FOLHAPRESS
A francesa Gisèle Pelicot, 73, que se tornou um símbolo feminista mundial após recusar o direito ao anonimato no julgamento de seus estupradores, encontrou nesta segunda-feira (23) a rainha Camilla, do Reino Unido.
O encontro aconteceu na Clarence House, residência pertencente à família real em Londres. “Madame Pelicot foi condecorada com a Legião de Honra em 2025, após a incrível coragem, elegância e dignidade com que abriu mão de seu direito ao anonimato no maior julgamento de estupro da França”, escreveu a família real em comunicado.
A Legião da Honra é a mais alta condecoração da França.
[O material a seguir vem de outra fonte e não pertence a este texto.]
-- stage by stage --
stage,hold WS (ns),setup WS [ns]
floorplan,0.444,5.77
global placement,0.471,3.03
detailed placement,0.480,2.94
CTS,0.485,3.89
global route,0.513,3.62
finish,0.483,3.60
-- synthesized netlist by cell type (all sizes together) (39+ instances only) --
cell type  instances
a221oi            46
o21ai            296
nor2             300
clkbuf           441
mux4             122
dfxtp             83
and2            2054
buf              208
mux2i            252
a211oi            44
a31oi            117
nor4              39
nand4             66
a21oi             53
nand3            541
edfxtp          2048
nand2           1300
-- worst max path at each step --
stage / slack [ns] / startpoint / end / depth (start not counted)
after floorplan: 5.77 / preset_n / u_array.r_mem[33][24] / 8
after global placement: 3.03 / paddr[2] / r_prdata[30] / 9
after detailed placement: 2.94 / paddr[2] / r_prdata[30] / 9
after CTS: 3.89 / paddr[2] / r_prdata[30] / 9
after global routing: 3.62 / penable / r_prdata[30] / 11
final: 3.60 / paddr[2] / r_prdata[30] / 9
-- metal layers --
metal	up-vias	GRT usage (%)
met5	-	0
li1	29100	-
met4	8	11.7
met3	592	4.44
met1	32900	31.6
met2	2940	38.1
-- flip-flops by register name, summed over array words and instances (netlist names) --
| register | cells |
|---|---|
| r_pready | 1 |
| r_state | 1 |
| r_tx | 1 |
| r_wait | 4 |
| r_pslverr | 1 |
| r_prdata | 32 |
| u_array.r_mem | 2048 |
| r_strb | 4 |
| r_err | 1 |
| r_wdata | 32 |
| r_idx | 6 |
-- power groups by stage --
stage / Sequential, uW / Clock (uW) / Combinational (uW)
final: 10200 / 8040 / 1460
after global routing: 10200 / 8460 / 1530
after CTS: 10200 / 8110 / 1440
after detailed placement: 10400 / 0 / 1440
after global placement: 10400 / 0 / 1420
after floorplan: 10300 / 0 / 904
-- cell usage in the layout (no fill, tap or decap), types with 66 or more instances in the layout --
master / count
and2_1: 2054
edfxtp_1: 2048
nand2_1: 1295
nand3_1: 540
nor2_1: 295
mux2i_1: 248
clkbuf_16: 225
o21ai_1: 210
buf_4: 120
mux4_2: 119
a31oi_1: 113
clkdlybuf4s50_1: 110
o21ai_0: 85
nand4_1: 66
This design comes from an exercise in tuning for small area, a short achievable clock period and few clock cycles per item on the open sky130 flow, not from production work.
No functional check of the RTL was part of any run shown here.
Power is estimated from default activity; no workload was simulated.

==> flow/design.v, too long to show whole: its modules and the start of the top module <==
// module barrier_basket_payoff: 1714 lines
module barrier_basket_payoff (
  input  wire          clk_i,
  input  wire          rst_ni,
  input  wire          cfg_we_i,
  input  wire  [1:0]   cfg_idx_i,
  input  wire  [15:0]  cfg_data_i,
  input  wire          s_axis_tvalid,
  output logic         s_axis_tready,
  input  wire  [127:0] s_axis_tdata,
  input  wire          s_axis_tuser,
  input  wire          s_axis_tlast,
  output logic         m_axis_tvalid,
  input  wire          m_axis_tready,
  output logic [31:0]  m_axis_tdata,
  output logic         m_axis_tuser
);
  // ...
==> flow/run.sh <==
#!/bin/bash
# synth_recipe.tcl (not shown) runs the flow's synth.tcl, then flattens the netlist and writes it again
# the make line also repeats each setting of config.mk as NAME=value (left out here)
make -C /OpenROAD-flow-scripts/flow DESIGN_CONFIG=/design/flow/config.mk WORK_HOME=/design/flow/orfs CLKGATE_MAP_FILE= SYNTH_SCRIPT=/design/flow/synth_recipe.tcl finish
==> flow/config.mk <==
export PLATFORM = sky130hd
export DESIGN_NAME = barrier_basket_payoff
export DESIGN_NICKNAME = barrier_basket_payoff
export VERILOG_FILES = /design/flow/design.v
export SDC_FILE = /design/flow/constraint.sdc
export NUM_CORES = 4
export LEC_CHECK = 0
export CAP_MARGIN = 20
export CORE_MARGIN = 2
export CORE_UTILIZATION = 55
export SETUP_SLACK_MARGIN = 5
export SLEW_MARGIN = 20
export TNS_END_PERCENT = 100
==> flow/constraint.sdc <==
create_clock -name core_clock -period 8.5 [get_ports {clk_i}]
set_input_delay 1.7000 -clock core_clock [delete_from_list [all_inputs] [get_ports {clk_i}]]
set_output_delay 1.7000 -clock core_clock [all_outputs]
set_load 0.01 [all_outputs]
Context: an optimization exercise on an open-source flow, tuned for small area. The choices shown serve that exercise and are no tape-out recipe. Function was checked by simulation only, so behaviour that the tests miss may differ from the original. No activity file was given, so power comes from the tool's default toggle rates.

## the reference run
==> flow/design.v <==
package rename_pkg;
  localparam int arch_regs = 32;
  localparam int phys_regs = 64;
  localparam int arch_w    = $clog2(arch_regs);
  localparam int phys_w    = $clog2(phys_regs);
  typedef logic [arch_w-1:0]    arch_idx_t;
  typedef logic [phys_w-1:0]    phys_idx_t;
  typedef logic [phys_regs-1:0] phys_mask_t;    
  localparam arch_idx_t zero_reg = arch_idx_t'(arch_regs - 1);    
  function automatic [31:0] dec5(input logic [4:0] a, input logic en);
    logic [3:0] lo;
    logic [7:0] hi;
    for (int i = 0; i < 4; i++) lo[i] = (a[1:0] == 2'(i));
    for (int i = 0; i < 8; i++) hi[i] = en & (a[4:2] == 3'(i));
    for (int i = 0; i < 32; i++) dec5[i] = hi[i >> 2] & lo[i & 3];
  endfunction
endpackage
`timescale 1ns/1ps
module phys_select
(
  input  rename_pkg::phys_mask_t free_mask,
  output logic                   any_free,
  output rename_pkg::phys_idx_t  sel_tag
);
  logic [63:0] req_0;
  logic [31:0] req_1;
  logic [15:0] req_2;
  logic [7:0]  req_3;
  logic [3:0]  req_4;
  logic [1:0]  req_5;
  logic [31:0][0:0] idx_1;
  logic [15:0][1:0] idx_2;
  logic [7:0][2:0]  idx_3;
  logic [3:0][3:0]  idx_4;
  logic [1:0][4:0]  idx_5;
  assign req_0 = free_mask;
  always_comb
  begin
    for (int n = 0; n < 32; n++)
    begin
      req_1[n] = req_0[2*n] | req_0[2*n+1];
      idx_1[n] = req_0[2*n+1];
    end
    for (int n = 0; n < 16; n++)
    begin
      req_2[n] = req_1[2*n] | req_1[2*n+1];
      idx_2[n] = req_1[2*n+1] ? {1'b1, idx_1[2*n+1]} : {1'b0, idx_1[2*n]};
    end
    for (int n = 0; n < 8; n++)
    begin
      req_3[n] = req_2[2*n] | req_2[2*n+1];
      idx_3[n] = req_2[2*n+1] ? {1'b1, idx_2[2*n+1]} : {1'b0, idx_2[2*n]};
    end
    for (int n = 0; n < 4; n++)
    begin
      req_4[n] = req_3[2*n] | req_3[2*n+1];
      idx_4[n] = req_3[2*n+1] ? {1'b1, idx_3[2*n+1]} : {1'b0, idx_3[2*n]};
    end
    for (int n = 0; n < 2; n++)
    begin
      req_5[n] = req_4[2*n] | req_4[2*n+1];
      idx_5[n] = req_4[2*n+1] ? {1'b1, idx_4[2*n+1]} : {1'b0, idx_4[2*n]};
    end
  end
  assign any_free = req_5[0] | req_5[1];
  assign sel_tag  = req_5[1] ? {1'b1, idx_5[1]} : {1'b0, idx_5[0]};
endmodule
`timescale 1ns/1ps
module free_list
(
  input  logic                   clock,
  input  logic                   reset,
  input  logic                   in_valid,
  input  rename_pkg::arch_idx_t  dest,
  input  logic                   stall,
  input  logic                   squash,
  input  logic                   commit_valid,
  input  rename_pkg::phys_idx_t  commit_tag,
  input  rename_pkg::phys_idx_t  freed_tag,
  output logic                   in_ready,
  output logic                   alloc_en,
  output rename_pkg::phys_idx_t  alloc_tag
);
  logic [62:0] cfree_q;
  logic [62:0] out_q;
  logic [63:0] free_now;
  logic [63:0] alloc_dec;
  logic [63:0] commit_dec;
  logic [63:0] freed_dec;
  logic        any_free;
  always_comb
  begin
    free_now = {cfree_q[62:31] & ~out_q[62:31], 1'b0, cfree_q[30:0] & ~out_q[30:0]};
  end
  phys_select phys_select_i (
    .free_mask (free_now),
    .any_free  (any_free),
    .sel_tag   (alloc_tag)
  );
  assign in_ready = !stall && !squash && any_free;
  assign alloc_en = in_valid && in_ready && (dest != rename_pkg::zero_reg) && !reset;    
  logic [7:0] a_hi, a_lo, c_hi, c_lo, f_hi, f_lo;
  logic       clear_out;
  assign clear_out = squash | reset;
  always_comb
  begin
    for (int i = 0; i < 8; i++)
    begin
      a_hi[i] = alloc_en & (alloc_tag[5:3] == 3'(i));
      a_lo[i] = (alloc_tag[2:0] == 3'(i));
      c_hi[i] = reset ? (i < 4) : (commit_valid & (commit_tag[5:3] == 3'(i)));
      c_lo[i] = reset | (commit_tag[2:0] == 3'(i));
      f_hi[i] = reset ? (i >= 4) : (commit_valid & (freed_tag[5:3] == 3'(i)));
      f_lo[i] = reset | (freed_tag[2:0] == 3'(i));
    end
    for (int t = 0; t < 64; t++)
    begin
      alloc_dec[t]  = a_hi[t >> 3] & a_lo[t & 7];
      commit_dec[t] = c_hi[t >> 3] & c_lo[t & 7];
      freed_dec[t]  = f_hi[t >> 3] & f_lo[t & 7];
    end
  end
  always_ff @(posedge clock)
  begin
    for (int t = 0; t < 64; t++)
    begin
      if (t != 31)
      begin
        cfree_q[t - (t > 31)] <= (cfree_q[t - (t > 31)] & !commit_dec[t]) | freed_dec[t];
        out_q[t - (t > 31)]   <= (out_q[t - (t > 31)] & !commit_dec[t] & !clear_out) | alloc_dec[t];
      end
    end
  end
endmodule
`timescale 1ns/1ps
module spec_map
(
  input  logic                  clock,
  input  logic                  reset,
  input  logic                  squash,
  input  rename_pkg::arch_idx_t src_a,
  input  rename_pkg::arch_idx_t src_b,
  input  rename_pkg::arch_idx_t dest,
  input  logic                  alloc_en,
  input  rename_pkg::phys_idx_t alloc_tag,
  input  logic [30:0][5:0]      committed_map_next,
  output rename_pkg::phys_idx_t src_a_tag,
  output rename_pkg::phys_idx_t src_b_tag
);
  logic [30:0][5:0] map_q;
  logic             recover;
  logic [30:0]      row_we;
  logic [30:0]      row_hold;
  logic [31:0]      row_dec;
  logic [31:0]      sel_a;
  logic [31:0]      sel_b;
  assign recover = squash | reset;
  always_comb
  begin
    sel_a  = rename_pkg::dec5(src_a, 1'b1);
    sel_b  = rename_pkg::dec5(src_b, 1'b1);
    row_dec = rename_pkg::dec5(dest, alloc_en & !recover);
    for (int i = 0; i < 31; i++)
    begin
      row_we[i]   = row_dec[i];
      row_hold[i] = !row_we[i] & !recover;
    end
  end
  logic [5:0][31:0] col;
  always_comb
  begin
    for (int b = 0; b < 6; b++)
    begin
      for (int i = 0; i < 31; i++)
      begin
        col[b][i] = map_q[i][b];
      end
      col[b][31] = (b < 5);
      src_a_tag[b] = |(sel_a & col[b]);
      src_b_tag[b] = |(sel_b & col[b]);
    end
  end
  always_ff @(posedge clock)
  begin
    for (int i = 0; i < 31; i++)
    begin
      map_q[i] <= ({6{recover}} & committed_map_next[i]) | ({6{row_we[i]}} & alloc_tag) | ({6{row_hold[i]}} & map_q[i]);
    end
  end
endmodule
Background: an optimization exercise with open tools, aiming at small area, a short achievable clock period and few clock cycles per item. Do not read the settings as production practice. RTL that was checked went through simulation tests only; none was proved equivalent to the original. Power figures rest on the tool's default switching activity, not on a simulated workload.

==> flow/design.v <==
`timescale 1ns/100ps
package pool_pkg;
	typedef logic [16-1:0] word_t;
	typedef logic [16*16-1:0] atom_t;
	typedef logic [16+4-1:0] sum_t;
	typedef enum logic {
		POOL_MAX = 1'b0,	 
		POOL_AVE = 1'b1	 
	} pool_op_e;
	typedef struct packed {
		pool_op_e    op;
		logic [2:0]  win_shift;	 
		logic [15:0] n_windows;	 
	} pool_cfg_t;
endpackage
`timescale 1ns/100ps
module pool_engine (
	input  logic        clk,
	input  logic        rst,
	input  logic        i_start,
	input  logic [19:0] i_cfg,	 
	input  logic        i_in_valid,
	input  logic [15:0] i_in_data,
	output logic        o_in_credit,
	output logic        o_out_valid,
	output logic [15:0] o_out_data,
	input  logic        i_out_credit,
	output logic        o_busy,
	output logic        o_done
);
	logic        busy_q;	 
	logic        op_q;	 
	logic [2:0]  sh_q;	 
	logic [3:0]  mask_q;	 
	logic [15:0] rem_q;	 
	logic        rem1_q;	 
	logic [15:0] fifo_mem [4];
	logic [1:0]  wr_ptr;
	logic [3:0]  rd_sel;	 
	logic [3:0]  occ;	 
	logic [15:0] head;
	logic [3:0]  atom_q;	 
	logic        nfirst_q;	 
	logic        nlast_q;	 
	logic        nword0_q;	 
	logic [3:0]  chan_q;	 
	logic        ch15_q;	 
	logic [3:0]  since_q;	 
	logic        aligned_q;	 
	logic [3:0]  used_q;	 
	logic        pop, win_end;
	logic [3:0]  atom_nx;
	logic [15:0] rem_dec;
	logic [19:0] acc;	 
	logic [6:0]  lo_sum;
	logic        w_v;
	logic [5:0]  w_lo;
	logic [9:0]  w_hi;	 
	logic        w_c6;	 
	logic        w_gtlo;	 
	logic        gt;	 
	logic        w_last, w_final;
	logic [19:0] ring [16];
	logic        s2_v, s2_final;
	assign pop     = occ[0] && (!nword0_q || aligned_q) && (nlast_q || !used_q[3]);
	assign win_end = !nlast_q && ch15_q;
	assign atom_nx = nlast_q ? atom_q + 4'd1 : 4'd0;
	assign head    = ({16{rd_sel[0]}} & fifo_mem[0]) | ({16{rd_sel[1]}} & fifo_mem[1]) |
	                 ({16{rd_sel[2]}} & fifo_mem[2]) | ({16{rd_sel[3]}} & fifo_mem[3]);
	assign acc     = nfirst_q ? ring[14] : 20'd0;
	assign lo_sum  = {1'b0, acc[5:0]} + {1'b0, head[5:0]};
	assign gt      = w_v && ((w_hi > ring[15][15:6]) || ((w_hi == ring[15][15:6]) && w_gtlo));
	always_comb begin
		for (int i = 0; i < 16; i++) begin
			rem_dec[i] = rem_q[i] ^ ~|(rem_q & ((16'd1 << i) - 16'd1));
		end
	end
	always_ff @(posedge clk) begin
		for (int k = 0; k < 4; k++) begin
			if (!occ[3] && (wr_ptr == 2'(k))) begin
				fifo_mem[k] <= i_in_data;
			end
		end
	end
	always_ff @(posedge clk or posedge rst) begin
		if (rst) begin
			op_q        <= 1'b0;
			sh_q        <= 3'd0;
			mask_q      <= 4'd0;
			rem_q       <= 16'd0;
			rem1_q      <= 1'b0;
			wr_ptr      <= 2'd0;
			rd_sel      <= 4'd1;
			occ         <= 4'd0;
			w_v         <= 1'b0;
			atom_q      <= 4'd0;
			nfirst_q    <= 1'b0;
			nlast_q     <= 1'b0;
			nword0_q    <= 1'b0;
			chan_q      <= 4'd0;
			ch15_q      <= 1'b0;
			aligned_q   <= 1'b0;
			used_q      <= 4'd0;
			w_last      <= 1'b0;
			w_final     <= 1'b0;
			s2_v        <= 1'b0;
			s2_final    <= 1'b0;
			busy_q      <= 1'b0;
		end else begin
			if (i_in_valid) begin
				wr_ptr <= wr_ptr + 2'd1;
			end
			case ({i_in_valid, pop})
				2'b10:   occ <= {occ[2:0], 1'b1};
				2'b01:   occ <= {1'b0, occ[3:1]};
				default: ;
			endcase
			w_v <= pop;
			if (!busy_q) begin
				op_q    <= i_cfg[19];
				sh_q    <= i_cfg[19] ? i_cfg[18:16] : 3'd0;
				mask_q  <= 4'((5'd1 << i_cfg[18:16]) - 5'd1);
				nlast_q <= (i_cfg[18:16] != 3'd0);
				rem_q   <= i_cfg[15:0];
				rem1_q  <= (i_cfg[15:0] == 16'd1);
			end else if (pop && win_end) begin
				rem_q   <= rem_dec;
				rem1_q  <= (rem_q == 16'd2);
			end
			if (pop) begin
				rd_sel   <= {rd_sel[2:0], rd_sel[3]};
				chan_q   <= chan_q + 4'd1;
				ch15_q   <= (chan_q == 4'd14);
				nword0_q <= !win_end;
				if (ch15_q) begin
					atom_q   <= atom_nx;
					nfirst_q <= nlast_q;
					nlast_q  <= (atom_nx != mask_q);
				end
			end
			aligned_q <= pop || (since_q == 4'd15);
			case ({pop && !nlast_q, i_out_credit})
				2'b10:   used_q <= {used_q[2:0], 1'b1};
				2'b01:   used_q <= {1'b0, used_q[3:1]};
				default: ;
			endcase
			w_last      <= pop && !nlast_q;
			w_final     <= pop && win_end && rem1_q;
			s2_v        <= w_last;
			s2_final    <= w_final;
			busy_q      <= busy_q ? !s2_final : i_start;
		end
	end
	always_ff @(posedge clk) begin
		o_in_credit <= pop;
		o_out_valid <= s2_v;
		o_done      <= s2_final;
		o_busy      <= busy_q ? !s2_final : i_start;
	end
	always_ff @(posedge clk) begin
		since_q  <= pop ? 4'd0 : since_q + 4'd1;
		w_lo     <= head[5:0];
		w_hi     <= pop ? head[15:6] : 10'd0;
		w_c6     <= pop && op_q && lo_sum[6];
		w_gtlo   <= (head[5:0] > acc[5:0]);
		ring[0]  <= op_q ? {ring[15][19:6] + {4'd0, w_hi} + {13'd0, w_c6}, ring[15][5:0]}
		                 : {4'd0, gt ? {w_hi, w_lo} : ring[15][15:0]};
		for (int i = 1; i < 15; i++) begin
			ring[i] <= ring[i-1];
		end
		ring[15] <= !pop ? ring[14] : op_q ? {acc[19:6], lo_sum[5:0]} : acc;
		o_out_data <= 16'(ring[0] >> sh_q);
	end
endmodule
Foi instituída por Napoleão Bonaparte em 1802 para premiar méritos civis ou militares excepcionais a serviço da nação.
“A coragem de madame Pelicot ao se manifestar em nome de todas as vítimas conquistou admiração mundial, e, no início deste mês, ela publicou suas memórias”, afirmou o Palácio de Buckingham.
Pelicot ficou conhecida mundialmente durante o julgamento de seu marido, Dominique, e de outros homens acusados de estuprá-la enquanto estava dopada e inconsciente. As violências, orquestradas pelo companheiro com quem foi casada por cinco décadas, duraram quase dez anos.
Pelicot rejeitou que o julgamento fosse realizado a portas fechadas, exigindo que fosse público, para que a “vergonha mudasse de lado” e não recaísse mais sobre os ombros das vítimas de estupro.
Dominique Pelicot e mais 50 homens foram condenados pelos estupros em dezembro de 2024. Apenas um recorreu e, em outubro de 2025, teve sua pena aumentada pela Justiça francesa.
Após o julgamento, a francesa recebeu uma carta da rainha Camilla. Na época, a revista Newsweek, citando uma fonte do Palácio de Buckingham, afirmou que a rainha ficou “extremamente afetada” pela história de Gisèle Pelicot. Camilla ficou impressionada “com a extraordinária dignidade e coragem dessa mulher que aceitou a exposição pública”.
Avessa ao público desde o fim do julgamento, Pelicot lançou neste mês o livro de memórias “Um Hino à Vida: A Vergonha Precisa Mudar de Lado”, editado no Brasil pela Companhia das Letras.
Pelicot foi nomeada uma das cem pessoas mais influentes de 2025 pela revista americana Time.